• [Action item] Emit an exact copy of the lines running from the start of the records to the line containing "parameter int XLEN", both included.

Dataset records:
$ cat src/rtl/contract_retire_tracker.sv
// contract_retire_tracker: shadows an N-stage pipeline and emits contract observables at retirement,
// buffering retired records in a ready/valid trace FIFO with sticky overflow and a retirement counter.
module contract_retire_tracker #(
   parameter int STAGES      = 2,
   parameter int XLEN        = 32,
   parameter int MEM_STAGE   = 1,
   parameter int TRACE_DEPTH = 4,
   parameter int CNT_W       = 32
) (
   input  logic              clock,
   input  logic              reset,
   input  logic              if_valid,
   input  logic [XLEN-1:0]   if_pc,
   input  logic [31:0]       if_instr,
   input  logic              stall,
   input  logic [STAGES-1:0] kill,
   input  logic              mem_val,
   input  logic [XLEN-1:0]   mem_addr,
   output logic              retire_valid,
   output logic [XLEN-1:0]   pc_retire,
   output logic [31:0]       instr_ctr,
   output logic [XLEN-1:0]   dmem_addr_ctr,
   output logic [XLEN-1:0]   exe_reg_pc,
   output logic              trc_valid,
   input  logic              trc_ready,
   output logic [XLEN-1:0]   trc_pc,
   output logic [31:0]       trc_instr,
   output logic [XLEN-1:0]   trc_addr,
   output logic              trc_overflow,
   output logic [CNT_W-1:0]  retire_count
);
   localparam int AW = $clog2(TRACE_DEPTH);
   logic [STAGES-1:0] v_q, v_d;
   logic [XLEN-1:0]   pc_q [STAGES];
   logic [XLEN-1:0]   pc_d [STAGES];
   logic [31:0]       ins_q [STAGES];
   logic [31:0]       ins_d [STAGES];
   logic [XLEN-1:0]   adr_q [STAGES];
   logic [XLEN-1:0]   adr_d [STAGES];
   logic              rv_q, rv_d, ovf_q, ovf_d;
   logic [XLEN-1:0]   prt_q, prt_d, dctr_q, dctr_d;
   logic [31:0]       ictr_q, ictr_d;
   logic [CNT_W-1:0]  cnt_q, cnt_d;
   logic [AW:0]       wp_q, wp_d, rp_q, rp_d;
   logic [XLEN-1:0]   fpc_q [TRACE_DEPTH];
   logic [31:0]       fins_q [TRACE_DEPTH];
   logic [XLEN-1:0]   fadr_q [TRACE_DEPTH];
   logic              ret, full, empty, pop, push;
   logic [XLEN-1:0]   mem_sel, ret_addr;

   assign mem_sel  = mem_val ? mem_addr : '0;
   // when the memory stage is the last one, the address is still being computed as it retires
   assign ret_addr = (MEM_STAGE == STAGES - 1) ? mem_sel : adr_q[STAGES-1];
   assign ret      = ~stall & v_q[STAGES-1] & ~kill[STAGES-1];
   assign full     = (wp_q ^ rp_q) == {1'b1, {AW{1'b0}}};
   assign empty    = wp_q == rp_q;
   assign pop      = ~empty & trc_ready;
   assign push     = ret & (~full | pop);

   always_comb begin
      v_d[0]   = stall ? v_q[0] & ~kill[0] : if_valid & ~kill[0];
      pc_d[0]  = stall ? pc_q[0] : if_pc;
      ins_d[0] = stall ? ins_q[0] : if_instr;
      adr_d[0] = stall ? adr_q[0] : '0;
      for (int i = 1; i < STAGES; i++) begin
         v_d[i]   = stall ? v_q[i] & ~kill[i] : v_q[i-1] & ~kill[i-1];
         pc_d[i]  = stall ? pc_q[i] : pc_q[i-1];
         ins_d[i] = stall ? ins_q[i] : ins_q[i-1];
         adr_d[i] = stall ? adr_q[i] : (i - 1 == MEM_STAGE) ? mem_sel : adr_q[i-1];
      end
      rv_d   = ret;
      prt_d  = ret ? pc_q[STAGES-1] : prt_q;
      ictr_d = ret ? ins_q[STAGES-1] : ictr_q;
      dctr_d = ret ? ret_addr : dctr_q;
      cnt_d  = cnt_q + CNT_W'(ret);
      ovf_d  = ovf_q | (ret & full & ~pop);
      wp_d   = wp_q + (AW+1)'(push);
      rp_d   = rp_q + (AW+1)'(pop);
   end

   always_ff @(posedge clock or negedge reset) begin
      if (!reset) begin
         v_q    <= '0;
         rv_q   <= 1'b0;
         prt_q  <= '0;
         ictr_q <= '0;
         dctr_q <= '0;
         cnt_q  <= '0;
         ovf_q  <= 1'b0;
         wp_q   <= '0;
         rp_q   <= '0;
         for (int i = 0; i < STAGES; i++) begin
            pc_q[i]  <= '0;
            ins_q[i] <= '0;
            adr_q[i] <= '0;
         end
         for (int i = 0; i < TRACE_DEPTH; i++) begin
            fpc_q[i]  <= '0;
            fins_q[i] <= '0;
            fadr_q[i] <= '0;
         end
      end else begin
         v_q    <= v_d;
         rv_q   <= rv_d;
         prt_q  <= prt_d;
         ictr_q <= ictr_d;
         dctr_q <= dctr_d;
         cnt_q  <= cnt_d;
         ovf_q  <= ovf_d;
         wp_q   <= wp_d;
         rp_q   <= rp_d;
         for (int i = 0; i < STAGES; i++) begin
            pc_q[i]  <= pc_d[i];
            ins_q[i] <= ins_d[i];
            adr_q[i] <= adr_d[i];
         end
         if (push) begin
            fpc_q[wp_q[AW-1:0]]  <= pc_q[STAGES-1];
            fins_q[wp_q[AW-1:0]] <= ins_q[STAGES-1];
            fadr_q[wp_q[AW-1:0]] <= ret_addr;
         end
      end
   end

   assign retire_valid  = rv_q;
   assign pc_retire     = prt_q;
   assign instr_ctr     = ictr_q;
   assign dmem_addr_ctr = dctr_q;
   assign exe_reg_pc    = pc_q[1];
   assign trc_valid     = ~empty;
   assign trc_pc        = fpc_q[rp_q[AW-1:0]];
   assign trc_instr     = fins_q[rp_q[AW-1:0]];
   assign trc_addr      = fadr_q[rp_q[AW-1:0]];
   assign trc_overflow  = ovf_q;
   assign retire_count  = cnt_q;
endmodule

• [Output below]
$ cat src/rtl/contract_retire_tracker.sv
// contract_retire_tracker: shadows an N-stage pipeline and emits contract observables at retirement,
// buffering retired records in a ready/valid trace FIFO with sticky overflow and a retirement counter.
module contract_retire_tracker #(
   parameter int STAGES      = 2,
   parameter int XLEN        = 32,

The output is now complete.